**BRIEF**
Could you set down exactly the lines of the data below, starting at the one that holds "export DESIGN_NAME = mandel_engine" and ending at the one that holds "set_output_delay 2.8000 -clock", both included, and only those?

**EXERCISE MATERIAL**
-=-=-=-=-

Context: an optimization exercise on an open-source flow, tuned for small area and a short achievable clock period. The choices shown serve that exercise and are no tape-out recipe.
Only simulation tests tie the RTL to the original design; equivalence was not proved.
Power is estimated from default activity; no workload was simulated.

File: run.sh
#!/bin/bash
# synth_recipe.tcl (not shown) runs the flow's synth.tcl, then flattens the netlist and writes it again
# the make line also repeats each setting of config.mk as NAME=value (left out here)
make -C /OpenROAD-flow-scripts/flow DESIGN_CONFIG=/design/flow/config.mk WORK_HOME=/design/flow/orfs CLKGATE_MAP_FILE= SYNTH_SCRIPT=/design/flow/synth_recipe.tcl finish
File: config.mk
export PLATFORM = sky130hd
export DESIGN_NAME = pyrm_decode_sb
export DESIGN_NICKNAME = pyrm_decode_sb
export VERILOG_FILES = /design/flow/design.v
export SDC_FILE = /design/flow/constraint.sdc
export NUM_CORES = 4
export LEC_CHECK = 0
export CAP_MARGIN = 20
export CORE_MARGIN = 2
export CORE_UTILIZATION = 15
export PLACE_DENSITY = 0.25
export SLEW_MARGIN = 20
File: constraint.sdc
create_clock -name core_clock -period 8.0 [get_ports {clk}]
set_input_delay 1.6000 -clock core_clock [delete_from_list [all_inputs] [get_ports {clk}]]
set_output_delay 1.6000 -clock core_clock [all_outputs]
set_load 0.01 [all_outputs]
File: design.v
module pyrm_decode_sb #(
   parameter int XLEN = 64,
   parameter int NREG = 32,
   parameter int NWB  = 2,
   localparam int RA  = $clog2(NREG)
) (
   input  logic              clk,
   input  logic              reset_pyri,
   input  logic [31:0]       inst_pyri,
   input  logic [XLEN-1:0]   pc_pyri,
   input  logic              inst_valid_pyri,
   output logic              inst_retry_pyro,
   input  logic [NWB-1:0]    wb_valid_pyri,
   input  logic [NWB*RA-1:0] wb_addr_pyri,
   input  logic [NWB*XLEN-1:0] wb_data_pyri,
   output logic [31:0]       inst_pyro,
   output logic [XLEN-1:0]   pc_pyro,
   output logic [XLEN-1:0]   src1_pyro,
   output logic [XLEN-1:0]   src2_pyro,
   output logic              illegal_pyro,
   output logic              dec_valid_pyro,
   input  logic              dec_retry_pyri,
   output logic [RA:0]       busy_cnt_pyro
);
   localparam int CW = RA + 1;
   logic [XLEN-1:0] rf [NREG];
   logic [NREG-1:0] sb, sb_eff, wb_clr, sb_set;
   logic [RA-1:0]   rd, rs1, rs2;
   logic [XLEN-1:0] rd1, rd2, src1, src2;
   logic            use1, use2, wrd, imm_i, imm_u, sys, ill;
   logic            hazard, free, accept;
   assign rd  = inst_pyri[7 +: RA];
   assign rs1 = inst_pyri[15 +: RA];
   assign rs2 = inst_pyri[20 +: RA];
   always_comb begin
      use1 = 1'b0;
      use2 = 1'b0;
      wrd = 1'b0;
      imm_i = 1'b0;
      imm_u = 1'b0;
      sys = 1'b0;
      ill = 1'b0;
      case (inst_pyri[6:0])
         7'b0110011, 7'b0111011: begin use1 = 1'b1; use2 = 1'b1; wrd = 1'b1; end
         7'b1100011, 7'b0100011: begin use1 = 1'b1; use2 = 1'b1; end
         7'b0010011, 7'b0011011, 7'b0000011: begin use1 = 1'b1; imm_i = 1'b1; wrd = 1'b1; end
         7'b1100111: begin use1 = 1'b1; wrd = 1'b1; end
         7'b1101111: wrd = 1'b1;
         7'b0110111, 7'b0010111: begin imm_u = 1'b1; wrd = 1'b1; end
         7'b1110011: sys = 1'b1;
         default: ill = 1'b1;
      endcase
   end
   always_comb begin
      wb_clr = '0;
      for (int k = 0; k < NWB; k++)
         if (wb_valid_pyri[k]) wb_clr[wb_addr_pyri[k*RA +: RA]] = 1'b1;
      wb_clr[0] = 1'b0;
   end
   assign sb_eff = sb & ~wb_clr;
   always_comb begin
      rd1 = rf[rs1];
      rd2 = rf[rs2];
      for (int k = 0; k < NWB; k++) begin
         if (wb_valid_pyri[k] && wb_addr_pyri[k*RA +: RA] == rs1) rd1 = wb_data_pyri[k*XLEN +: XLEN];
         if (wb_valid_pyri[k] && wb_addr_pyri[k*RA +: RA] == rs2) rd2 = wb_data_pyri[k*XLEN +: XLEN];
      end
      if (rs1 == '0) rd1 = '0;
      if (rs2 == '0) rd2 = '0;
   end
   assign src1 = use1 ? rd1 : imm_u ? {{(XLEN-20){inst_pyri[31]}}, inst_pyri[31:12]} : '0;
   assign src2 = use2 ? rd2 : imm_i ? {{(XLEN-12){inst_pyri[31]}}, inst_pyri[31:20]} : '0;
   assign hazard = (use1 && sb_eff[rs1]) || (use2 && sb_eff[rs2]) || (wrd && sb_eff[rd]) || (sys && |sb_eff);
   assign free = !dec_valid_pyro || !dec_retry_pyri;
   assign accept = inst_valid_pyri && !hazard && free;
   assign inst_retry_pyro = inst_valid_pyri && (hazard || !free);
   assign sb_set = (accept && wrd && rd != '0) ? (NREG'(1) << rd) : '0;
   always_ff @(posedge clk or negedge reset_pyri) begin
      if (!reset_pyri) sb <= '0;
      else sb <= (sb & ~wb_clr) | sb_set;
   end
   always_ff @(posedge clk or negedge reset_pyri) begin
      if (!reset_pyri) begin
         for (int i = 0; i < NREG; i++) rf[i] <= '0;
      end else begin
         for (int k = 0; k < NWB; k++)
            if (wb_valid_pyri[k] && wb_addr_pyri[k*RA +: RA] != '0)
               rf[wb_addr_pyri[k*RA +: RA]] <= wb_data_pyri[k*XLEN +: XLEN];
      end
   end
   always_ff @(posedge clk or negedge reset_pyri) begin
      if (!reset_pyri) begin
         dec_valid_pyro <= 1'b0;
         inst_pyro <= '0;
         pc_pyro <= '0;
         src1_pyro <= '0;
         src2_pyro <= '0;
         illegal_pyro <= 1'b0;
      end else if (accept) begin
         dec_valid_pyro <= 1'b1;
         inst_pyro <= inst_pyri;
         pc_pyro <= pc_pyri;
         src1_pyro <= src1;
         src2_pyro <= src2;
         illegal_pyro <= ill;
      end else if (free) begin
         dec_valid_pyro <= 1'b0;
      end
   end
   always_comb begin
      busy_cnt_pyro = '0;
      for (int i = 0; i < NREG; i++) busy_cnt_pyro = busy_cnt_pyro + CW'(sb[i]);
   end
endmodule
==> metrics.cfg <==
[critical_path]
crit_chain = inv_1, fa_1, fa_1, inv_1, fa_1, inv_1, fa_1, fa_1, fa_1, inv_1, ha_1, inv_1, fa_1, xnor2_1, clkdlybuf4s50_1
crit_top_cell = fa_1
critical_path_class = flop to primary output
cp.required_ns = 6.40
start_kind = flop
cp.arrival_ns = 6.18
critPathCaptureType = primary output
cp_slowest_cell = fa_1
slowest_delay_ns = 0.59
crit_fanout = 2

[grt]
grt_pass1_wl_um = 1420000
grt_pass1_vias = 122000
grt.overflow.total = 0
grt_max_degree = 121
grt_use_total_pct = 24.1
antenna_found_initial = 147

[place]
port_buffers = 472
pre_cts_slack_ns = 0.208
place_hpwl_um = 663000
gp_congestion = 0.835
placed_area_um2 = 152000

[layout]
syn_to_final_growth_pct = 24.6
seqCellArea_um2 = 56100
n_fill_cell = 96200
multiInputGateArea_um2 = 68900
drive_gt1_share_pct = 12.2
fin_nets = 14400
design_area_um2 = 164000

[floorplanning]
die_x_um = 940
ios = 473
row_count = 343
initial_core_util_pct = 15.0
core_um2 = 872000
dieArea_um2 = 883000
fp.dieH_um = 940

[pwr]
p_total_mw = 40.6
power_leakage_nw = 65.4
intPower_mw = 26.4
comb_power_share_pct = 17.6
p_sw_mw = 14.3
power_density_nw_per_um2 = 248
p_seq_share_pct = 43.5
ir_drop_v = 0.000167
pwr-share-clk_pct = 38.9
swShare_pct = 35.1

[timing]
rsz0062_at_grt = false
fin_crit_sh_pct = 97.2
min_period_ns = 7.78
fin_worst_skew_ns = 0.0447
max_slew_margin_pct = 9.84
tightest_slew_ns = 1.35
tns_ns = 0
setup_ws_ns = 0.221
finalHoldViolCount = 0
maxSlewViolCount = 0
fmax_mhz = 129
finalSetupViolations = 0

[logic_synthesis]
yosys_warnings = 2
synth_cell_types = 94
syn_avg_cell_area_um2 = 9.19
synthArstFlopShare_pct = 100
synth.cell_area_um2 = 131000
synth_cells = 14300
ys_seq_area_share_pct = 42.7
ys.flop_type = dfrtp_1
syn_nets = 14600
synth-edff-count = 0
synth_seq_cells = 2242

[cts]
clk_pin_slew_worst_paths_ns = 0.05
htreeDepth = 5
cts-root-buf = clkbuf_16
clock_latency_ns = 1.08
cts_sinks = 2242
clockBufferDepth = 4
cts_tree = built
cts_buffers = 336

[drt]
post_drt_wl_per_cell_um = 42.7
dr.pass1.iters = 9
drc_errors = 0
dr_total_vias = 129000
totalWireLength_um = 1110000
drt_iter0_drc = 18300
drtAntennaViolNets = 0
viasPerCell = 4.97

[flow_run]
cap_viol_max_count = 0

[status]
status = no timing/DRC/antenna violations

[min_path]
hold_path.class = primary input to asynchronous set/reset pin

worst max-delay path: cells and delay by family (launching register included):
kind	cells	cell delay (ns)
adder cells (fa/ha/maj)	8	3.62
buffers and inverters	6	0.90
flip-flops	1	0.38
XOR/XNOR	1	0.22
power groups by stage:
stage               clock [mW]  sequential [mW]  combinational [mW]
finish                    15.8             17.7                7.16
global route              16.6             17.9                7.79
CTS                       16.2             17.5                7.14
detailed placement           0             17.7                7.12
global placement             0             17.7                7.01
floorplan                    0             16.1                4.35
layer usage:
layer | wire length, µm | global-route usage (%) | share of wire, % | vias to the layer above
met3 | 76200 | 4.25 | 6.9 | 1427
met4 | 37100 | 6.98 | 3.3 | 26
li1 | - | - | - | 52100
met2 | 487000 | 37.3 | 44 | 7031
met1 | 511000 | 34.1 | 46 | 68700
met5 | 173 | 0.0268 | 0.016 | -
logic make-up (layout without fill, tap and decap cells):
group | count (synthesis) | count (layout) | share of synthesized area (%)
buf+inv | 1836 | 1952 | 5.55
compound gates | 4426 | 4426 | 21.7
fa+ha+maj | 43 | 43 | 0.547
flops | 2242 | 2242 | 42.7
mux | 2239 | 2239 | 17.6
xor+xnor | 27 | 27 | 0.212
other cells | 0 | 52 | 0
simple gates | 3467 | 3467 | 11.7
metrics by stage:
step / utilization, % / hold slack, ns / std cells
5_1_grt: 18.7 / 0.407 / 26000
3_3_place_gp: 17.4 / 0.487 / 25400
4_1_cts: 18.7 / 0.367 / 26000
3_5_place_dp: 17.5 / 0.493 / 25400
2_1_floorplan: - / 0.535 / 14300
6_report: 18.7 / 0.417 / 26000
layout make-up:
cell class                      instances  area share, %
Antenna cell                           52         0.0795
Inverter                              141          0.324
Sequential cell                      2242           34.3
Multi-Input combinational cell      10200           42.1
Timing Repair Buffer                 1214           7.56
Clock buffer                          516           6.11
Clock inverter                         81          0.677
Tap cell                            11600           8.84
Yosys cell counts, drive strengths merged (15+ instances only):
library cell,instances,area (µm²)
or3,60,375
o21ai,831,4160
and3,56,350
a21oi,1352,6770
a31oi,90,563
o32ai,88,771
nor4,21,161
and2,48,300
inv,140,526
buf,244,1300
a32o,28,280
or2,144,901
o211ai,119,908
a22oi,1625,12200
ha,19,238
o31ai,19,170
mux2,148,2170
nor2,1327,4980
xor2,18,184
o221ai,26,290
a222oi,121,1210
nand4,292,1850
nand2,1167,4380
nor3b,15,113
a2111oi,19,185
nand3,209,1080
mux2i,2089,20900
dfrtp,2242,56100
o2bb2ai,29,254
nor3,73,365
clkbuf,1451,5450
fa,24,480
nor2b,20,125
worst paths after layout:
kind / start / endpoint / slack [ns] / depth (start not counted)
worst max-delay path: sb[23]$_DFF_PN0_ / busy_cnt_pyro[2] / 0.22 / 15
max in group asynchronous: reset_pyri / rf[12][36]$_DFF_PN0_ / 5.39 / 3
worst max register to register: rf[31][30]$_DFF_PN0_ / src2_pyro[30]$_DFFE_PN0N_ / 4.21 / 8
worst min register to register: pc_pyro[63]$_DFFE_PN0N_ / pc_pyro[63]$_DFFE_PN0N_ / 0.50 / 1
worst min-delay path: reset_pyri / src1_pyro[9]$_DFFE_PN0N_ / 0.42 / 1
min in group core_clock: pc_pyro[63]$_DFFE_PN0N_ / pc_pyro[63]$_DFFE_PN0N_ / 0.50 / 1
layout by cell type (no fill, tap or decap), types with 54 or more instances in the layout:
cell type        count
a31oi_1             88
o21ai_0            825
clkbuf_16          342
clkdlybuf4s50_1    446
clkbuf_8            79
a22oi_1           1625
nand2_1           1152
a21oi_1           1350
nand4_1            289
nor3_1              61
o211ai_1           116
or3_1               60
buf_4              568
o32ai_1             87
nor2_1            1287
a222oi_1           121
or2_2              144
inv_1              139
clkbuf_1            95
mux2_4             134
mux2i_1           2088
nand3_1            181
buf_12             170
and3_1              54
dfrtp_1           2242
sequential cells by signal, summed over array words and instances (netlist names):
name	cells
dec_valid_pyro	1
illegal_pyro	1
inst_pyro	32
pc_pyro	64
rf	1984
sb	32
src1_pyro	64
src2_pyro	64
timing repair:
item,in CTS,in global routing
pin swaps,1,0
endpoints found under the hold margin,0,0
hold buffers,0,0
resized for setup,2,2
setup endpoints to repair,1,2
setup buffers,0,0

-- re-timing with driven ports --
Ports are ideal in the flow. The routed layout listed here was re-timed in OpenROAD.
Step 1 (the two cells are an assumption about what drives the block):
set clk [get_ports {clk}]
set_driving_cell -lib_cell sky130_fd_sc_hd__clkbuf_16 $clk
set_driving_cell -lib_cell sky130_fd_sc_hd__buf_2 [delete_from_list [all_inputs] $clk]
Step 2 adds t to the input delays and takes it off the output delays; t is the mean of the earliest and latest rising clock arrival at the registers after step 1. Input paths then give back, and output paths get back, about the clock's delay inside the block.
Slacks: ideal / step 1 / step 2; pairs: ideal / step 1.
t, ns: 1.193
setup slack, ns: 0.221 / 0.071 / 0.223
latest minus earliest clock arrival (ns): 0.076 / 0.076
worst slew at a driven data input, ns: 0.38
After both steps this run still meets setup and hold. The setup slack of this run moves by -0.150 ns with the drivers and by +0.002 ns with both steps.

-=-=-=-=-

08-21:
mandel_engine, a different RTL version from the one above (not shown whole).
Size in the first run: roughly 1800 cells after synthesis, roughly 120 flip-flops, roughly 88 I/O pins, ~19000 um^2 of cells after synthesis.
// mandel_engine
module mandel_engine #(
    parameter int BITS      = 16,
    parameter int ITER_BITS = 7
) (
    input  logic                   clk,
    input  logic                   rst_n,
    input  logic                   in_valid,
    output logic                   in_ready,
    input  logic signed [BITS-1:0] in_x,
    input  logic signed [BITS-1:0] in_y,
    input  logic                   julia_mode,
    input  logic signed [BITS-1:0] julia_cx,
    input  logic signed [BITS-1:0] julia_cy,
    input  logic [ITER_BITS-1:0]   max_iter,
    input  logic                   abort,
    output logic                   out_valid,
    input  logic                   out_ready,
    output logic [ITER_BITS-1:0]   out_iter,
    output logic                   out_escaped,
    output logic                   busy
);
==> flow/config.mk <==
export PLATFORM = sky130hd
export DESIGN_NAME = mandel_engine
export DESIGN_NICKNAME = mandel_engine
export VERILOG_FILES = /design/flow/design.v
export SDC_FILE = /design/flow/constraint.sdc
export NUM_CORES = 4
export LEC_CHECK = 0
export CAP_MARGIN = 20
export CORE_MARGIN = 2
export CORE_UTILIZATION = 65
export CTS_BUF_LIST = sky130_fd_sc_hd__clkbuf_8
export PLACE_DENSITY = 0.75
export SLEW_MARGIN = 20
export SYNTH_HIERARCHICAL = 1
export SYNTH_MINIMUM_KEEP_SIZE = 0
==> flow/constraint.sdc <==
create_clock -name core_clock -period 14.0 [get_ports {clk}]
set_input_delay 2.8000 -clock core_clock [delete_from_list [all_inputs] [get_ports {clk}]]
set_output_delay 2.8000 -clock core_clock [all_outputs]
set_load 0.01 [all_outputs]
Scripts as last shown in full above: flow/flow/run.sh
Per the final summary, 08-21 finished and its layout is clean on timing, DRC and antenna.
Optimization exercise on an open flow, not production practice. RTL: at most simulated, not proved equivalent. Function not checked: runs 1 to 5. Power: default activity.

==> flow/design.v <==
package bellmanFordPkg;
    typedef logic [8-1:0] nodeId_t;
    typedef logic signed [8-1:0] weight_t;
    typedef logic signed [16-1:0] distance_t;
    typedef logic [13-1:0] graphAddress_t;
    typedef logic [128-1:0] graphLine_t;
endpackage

-=-=-=-=-

**WRITTEN ANSWER**
export DESIGN_NAME = mandel_engine
export DESIGN_NICKNAME = mandel_engine
export VERILOG_FILES = /design/flow/design.v
export SDC_FILE = /design/flow/constraint.sdc
export NUM_CORES = 4
export LEC_CHECK = 0
export CAP_MARGIN = 20
export CORE_MARGIN = 2
export CORE_UTILIZATION = 65
export CTS_BUF_LIST = sky130_fd_sc_hd__clkbuf_8
export PLACE_DENSITY = 0.75
export SLEW_MARGIN = 20
export SYNTH_HIERARCHICAL = 1
export SYNTH_MINIMUM_KEEP_SIZE = 0
==> flow/constraint.sdc <==
create_clock -name core_clock -period 14.0 [get_ports {clk}]
set_input_delay 2.8000 -clock core_clock [delete_from_list [all_inputs] [get_ports {clk}]]
set_output_delay 2.8000 -clock core_clock [all_outputs]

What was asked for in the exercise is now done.